§ Stored data:
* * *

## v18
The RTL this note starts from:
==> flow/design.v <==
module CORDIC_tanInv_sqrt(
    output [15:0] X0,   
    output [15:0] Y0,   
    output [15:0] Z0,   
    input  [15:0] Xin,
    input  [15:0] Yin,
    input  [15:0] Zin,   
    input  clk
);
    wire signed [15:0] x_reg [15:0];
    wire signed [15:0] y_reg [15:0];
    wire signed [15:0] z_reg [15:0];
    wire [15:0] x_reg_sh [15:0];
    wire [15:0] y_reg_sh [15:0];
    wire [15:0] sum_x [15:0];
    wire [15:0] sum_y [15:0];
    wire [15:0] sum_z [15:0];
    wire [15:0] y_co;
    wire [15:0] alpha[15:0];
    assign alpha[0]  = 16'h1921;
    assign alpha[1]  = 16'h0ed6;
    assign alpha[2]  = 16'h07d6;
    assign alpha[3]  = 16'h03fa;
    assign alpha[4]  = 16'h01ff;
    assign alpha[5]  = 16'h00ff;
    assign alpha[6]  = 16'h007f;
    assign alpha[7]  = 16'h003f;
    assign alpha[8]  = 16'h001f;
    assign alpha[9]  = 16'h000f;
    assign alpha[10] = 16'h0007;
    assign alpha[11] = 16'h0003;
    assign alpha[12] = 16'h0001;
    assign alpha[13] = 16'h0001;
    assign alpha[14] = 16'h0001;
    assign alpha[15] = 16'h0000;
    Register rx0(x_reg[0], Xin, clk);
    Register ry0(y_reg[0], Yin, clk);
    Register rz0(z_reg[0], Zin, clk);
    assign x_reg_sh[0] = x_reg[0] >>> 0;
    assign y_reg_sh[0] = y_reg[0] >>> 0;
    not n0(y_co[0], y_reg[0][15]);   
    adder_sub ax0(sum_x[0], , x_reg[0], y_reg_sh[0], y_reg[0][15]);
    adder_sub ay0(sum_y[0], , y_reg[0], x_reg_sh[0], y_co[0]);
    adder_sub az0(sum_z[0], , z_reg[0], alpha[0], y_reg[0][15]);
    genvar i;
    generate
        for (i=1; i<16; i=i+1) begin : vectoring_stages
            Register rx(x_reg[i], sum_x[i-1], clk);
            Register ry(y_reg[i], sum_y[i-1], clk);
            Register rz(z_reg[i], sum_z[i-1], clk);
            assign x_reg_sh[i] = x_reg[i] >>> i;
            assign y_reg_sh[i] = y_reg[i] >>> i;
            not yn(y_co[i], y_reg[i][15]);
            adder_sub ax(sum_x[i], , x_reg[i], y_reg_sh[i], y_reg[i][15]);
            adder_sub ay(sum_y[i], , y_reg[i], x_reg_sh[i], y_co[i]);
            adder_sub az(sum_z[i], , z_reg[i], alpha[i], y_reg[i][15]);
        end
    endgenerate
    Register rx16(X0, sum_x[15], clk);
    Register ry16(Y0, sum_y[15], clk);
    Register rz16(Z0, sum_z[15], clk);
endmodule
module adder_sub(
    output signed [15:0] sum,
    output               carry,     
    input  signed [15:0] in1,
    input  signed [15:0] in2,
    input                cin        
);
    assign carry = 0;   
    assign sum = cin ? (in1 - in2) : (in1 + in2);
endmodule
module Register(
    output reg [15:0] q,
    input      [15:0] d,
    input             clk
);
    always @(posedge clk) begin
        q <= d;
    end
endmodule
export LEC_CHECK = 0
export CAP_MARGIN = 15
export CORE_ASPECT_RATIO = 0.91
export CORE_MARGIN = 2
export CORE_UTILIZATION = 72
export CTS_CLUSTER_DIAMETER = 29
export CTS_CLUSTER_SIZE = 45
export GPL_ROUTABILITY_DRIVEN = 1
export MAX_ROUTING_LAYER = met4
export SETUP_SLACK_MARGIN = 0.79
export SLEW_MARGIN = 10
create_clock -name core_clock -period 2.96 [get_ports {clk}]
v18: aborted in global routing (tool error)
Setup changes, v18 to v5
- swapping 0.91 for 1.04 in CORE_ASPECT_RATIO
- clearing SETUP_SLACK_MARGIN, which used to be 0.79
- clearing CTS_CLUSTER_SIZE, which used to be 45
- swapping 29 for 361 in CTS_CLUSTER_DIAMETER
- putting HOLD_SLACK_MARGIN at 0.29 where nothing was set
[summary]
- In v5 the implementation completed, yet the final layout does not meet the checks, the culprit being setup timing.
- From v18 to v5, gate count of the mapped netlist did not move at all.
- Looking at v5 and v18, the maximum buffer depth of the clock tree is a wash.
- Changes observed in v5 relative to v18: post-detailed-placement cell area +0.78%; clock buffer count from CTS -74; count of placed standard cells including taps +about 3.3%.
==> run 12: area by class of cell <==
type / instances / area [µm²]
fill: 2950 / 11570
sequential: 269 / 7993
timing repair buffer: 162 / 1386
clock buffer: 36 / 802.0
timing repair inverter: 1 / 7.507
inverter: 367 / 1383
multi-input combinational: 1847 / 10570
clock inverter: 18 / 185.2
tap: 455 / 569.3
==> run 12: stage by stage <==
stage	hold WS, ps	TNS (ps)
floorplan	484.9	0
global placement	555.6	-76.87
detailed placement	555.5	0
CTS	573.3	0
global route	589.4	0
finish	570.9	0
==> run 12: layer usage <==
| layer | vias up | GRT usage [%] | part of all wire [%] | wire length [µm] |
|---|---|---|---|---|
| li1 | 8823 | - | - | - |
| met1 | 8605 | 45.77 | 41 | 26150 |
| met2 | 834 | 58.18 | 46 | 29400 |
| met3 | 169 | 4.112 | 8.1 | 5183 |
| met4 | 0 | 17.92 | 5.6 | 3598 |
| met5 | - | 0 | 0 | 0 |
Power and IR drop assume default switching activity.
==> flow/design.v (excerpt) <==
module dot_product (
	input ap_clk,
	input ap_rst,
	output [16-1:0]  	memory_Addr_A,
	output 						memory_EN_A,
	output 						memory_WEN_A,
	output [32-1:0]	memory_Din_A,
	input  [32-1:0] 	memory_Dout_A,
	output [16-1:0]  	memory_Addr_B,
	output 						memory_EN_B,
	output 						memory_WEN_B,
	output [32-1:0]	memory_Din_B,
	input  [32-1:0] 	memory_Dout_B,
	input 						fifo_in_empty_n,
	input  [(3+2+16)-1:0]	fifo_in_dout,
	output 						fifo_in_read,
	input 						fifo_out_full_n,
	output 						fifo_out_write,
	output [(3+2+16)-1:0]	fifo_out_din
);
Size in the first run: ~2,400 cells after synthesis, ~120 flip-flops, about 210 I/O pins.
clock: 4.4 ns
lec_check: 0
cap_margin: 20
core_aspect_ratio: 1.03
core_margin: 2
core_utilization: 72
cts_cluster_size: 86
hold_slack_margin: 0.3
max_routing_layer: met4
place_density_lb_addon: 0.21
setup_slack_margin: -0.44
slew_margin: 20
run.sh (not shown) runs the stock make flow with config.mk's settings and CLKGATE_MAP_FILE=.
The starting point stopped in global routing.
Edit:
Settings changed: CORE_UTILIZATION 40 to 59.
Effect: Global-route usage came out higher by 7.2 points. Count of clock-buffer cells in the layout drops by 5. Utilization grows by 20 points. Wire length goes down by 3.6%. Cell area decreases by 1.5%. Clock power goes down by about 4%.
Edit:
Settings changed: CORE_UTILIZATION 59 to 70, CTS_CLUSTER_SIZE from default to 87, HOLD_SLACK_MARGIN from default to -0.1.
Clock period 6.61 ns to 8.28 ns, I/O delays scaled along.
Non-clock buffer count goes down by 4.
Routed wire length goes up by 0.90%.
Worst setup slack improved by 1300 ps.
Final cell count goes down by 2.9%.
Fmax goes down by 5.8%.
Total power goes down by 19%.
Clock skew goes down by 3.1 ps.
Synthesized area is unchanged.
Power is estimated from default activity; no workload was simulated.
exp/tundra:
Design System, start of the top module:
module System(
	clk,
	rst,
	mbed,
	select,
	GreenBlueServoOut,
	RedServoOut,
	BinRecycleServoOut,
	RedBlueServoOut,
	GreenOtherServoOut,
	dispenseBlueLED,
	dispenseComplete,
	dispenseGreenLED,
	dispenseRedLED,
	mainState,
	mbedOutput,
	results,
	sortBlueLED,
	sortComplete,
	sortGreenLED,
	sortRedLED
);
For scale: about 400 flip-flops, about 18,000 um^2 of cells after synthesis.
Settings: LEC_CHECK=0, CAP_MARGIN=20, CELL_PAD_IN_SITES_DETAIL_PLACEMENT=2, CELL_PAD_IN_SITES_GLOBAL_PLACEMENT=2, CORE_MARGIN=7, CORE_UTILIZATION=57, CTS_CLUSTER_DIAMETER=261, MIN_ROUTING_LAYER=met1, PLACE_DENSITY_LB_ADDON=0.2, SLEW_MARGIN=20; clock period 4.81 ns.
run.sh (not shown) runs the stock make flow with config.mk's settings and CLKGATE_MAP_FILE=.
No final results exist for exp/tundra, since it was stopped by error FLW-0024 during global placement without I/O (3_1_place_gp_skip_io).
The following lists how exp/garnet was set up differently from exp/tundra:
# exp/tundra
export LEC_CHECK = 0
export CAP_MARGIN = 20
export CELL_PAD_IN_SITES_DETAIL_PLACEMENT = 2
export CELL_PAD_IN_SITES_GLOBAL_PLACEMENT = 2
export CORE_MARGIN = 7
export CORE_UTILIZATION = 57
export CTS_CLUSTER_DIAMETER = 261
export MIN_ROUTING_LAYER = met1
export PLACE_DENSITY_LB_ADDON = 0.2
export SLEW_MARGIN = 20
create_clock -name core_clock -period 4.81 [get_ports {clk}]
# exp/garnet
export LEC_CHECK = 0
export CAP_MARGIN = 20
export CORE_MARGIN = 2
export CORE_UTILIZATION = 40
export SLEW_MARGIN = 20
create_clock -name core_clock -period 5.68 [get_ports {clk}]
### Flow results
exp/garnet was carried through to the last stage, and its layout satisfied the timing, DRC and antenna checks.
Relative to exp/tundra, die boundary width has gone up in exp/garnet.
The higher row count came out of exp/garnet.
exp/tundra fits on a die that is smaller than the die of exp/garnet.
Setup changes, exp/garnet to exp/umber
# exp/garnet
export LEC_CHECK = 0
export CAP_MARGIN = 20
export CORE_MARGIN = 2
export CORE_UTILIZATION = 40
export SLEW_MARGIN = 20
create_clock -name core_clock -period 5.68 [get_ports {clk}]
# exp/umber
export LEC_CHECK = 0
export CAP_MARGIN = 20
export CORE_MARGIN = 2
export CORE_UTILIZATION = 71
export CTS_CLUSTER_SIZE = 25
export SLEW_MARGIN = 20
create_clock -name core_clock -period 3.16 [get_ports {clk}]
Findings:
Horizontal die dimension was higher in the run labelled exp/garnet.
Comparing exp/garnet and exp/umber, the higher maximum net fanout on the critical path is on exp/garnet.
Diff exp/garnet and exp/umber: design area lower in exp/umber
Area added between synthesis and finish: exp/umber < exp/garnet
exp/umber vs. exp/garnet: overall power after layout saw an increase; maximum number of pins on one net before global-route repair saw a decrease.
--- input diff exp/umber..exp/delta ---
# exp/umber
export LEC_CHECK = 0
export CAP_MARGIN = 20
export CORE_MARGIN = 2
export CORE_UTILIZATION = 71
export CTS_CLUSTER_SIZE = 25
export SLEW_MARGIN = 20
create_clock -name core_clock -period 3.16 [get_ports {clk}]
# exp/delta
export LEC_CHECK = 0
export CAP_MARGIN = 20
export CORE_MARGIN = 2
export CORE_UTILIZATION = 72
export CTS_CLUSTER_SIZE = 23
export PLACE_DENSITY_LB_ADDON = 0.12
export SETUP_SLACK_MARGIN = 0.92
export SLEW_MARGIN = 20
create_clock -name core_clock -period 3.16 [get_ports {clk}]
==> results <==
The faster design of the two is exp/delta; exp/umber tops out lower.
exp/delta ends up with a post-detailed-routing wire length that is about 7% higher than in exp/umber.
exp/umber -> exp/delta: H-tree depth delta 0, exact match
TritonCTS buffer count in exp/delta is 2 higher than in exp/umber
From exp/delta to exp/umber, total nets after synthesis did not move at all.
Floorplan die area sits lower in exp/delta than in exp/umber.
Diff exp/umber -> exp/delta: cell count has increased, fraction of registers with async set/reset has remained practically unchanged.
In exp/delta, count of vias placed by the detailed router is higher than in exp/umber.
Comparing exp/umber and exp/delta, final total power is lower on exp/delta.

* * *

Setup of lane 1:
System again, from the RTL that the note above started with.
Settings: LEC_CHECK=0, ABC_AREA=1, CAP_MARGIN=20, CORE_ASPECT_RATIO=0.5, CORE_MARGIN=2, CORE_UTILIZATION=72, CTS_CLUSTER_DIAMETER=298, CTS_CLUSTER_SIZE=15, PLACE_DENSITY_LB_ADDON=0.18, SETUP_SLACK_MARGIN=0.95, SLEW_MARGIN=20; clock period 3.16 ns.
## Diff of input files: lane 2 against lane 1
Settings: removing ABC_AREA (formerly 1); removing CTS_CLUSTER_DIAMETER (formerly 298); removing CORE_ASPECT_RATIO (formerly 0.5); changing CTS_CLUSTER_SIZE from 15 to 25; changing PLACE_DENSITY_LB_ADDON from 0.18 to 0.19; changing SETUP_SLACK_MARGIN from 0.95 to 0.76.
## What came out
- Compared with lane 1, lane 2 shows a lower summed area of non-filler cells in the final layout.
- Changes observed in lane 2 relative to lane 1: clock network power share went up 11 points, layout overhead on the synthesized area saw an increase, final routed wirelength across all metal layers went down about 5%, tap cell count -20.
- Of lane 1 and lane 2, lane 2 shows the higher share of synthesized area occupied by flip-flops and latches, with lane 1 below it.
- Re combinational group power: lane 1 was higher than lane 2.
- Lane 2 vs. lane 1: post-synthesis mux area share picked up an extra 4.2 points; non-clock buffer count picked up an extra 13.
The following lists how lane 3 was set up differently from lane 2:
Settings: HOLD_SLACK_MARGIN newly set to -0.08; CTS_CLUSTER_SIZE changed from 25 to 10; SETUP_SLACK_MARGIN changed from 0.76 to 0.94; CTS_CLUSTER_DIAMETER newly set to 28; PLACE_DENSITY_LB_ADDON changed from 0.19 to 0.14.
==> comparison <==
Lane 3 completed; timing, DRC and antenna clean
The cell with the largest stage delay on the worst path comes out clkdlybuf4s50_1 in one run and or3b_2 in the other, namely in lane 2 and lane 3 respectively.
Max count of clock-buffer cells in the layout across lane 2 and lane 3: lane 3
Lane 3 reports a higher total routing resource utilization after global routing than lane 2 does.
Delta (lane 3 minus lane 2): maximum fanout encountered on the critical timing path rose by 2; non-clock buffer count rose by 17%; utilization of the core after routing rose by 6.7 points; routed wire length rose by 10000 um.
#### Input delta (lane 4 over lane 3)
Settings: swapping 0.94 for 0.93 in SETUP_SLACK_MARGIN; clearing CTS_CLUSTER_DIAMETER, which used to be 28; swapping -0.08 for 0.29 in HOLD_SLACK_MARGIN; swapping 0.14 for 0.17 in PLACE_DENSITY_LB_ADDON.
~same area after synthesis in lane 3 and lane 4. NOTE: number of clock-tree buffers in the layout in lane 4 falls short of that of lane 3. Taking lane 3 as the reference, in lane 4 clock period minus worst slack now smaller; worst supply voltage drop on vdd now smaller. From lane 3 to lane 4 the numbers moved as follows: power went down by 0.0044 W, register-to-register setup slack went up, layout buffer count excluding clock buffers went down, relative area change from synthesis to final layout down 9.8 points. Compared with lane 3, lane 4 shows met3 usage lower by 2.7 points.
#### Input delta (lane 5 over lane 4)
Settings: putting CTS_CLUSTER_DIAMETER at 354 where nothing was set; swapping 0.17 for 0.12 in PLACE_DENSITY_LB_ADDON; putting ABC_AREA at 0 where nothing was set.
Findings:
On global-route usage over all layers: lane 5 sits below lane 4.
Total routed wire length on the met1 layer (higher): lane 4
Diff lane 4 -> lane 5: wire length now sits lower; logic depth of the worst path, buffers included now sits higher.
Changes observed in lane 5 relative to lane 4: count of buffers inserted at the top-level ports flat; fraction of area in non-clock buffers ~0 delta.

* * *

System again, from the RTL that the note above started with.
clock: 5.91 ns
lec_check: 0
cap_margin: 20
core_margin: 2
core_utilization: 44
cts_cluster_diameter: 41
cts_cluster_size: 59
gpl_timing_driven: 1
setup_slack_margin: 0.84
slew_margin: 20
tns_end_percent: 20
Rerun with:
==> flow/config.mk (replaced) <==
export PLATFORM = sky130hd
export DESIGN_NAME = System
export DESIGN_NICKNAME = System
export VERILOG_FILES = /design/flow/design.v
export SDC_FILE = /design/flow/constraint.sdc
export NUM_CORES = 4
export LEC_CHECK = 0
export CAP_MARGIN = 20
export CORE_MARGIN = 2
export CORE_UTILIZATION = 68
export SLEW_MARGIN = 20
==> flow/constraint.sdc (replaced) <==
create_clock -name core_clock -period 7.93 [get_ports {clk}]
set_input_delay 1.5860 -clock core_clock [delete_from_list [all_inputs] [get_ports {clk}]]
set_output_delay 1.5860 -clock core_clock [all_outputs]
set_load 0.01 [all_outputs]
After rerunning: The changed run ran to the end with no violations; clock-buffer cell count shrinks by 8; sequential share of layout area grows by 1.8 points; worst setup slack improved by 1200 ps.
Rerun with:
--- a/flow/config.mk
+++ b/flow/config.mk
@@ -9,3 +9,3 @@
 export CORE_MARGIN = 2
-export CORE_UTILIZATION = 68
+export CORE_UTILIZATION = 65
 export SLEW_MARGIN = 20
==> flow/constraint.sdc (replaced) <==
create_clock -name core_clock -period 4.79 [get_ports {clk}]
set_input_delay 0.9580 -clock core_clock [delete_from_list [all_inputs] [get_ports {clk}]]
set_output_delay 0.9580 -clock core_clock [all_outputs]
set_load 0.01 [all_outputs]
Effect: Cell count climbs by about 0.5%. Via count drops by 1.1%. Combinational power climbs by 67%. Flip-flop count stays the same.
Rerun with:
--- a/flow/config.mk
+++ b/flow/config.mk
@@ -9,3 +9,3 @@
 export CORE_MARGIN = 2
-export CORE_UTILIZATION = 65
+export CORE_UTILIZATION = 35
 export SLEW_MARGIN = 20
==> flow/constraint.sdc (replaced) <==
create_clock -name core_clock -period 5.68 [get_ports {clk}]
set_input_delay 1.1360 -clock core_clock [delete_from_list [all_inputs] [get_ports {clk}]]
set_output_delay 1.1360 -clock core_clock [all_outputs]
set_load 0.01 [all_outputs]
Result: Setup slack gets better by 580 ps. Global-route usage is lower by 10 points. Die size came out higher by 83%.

§ Instructions for the task: Which lines of the data include the string "inverter"? Copy each of them.

§ Written answer:
timing repair inverter: 1 / 7.507
inverter: 367 / 1383
clock inverter: 18 / 185.2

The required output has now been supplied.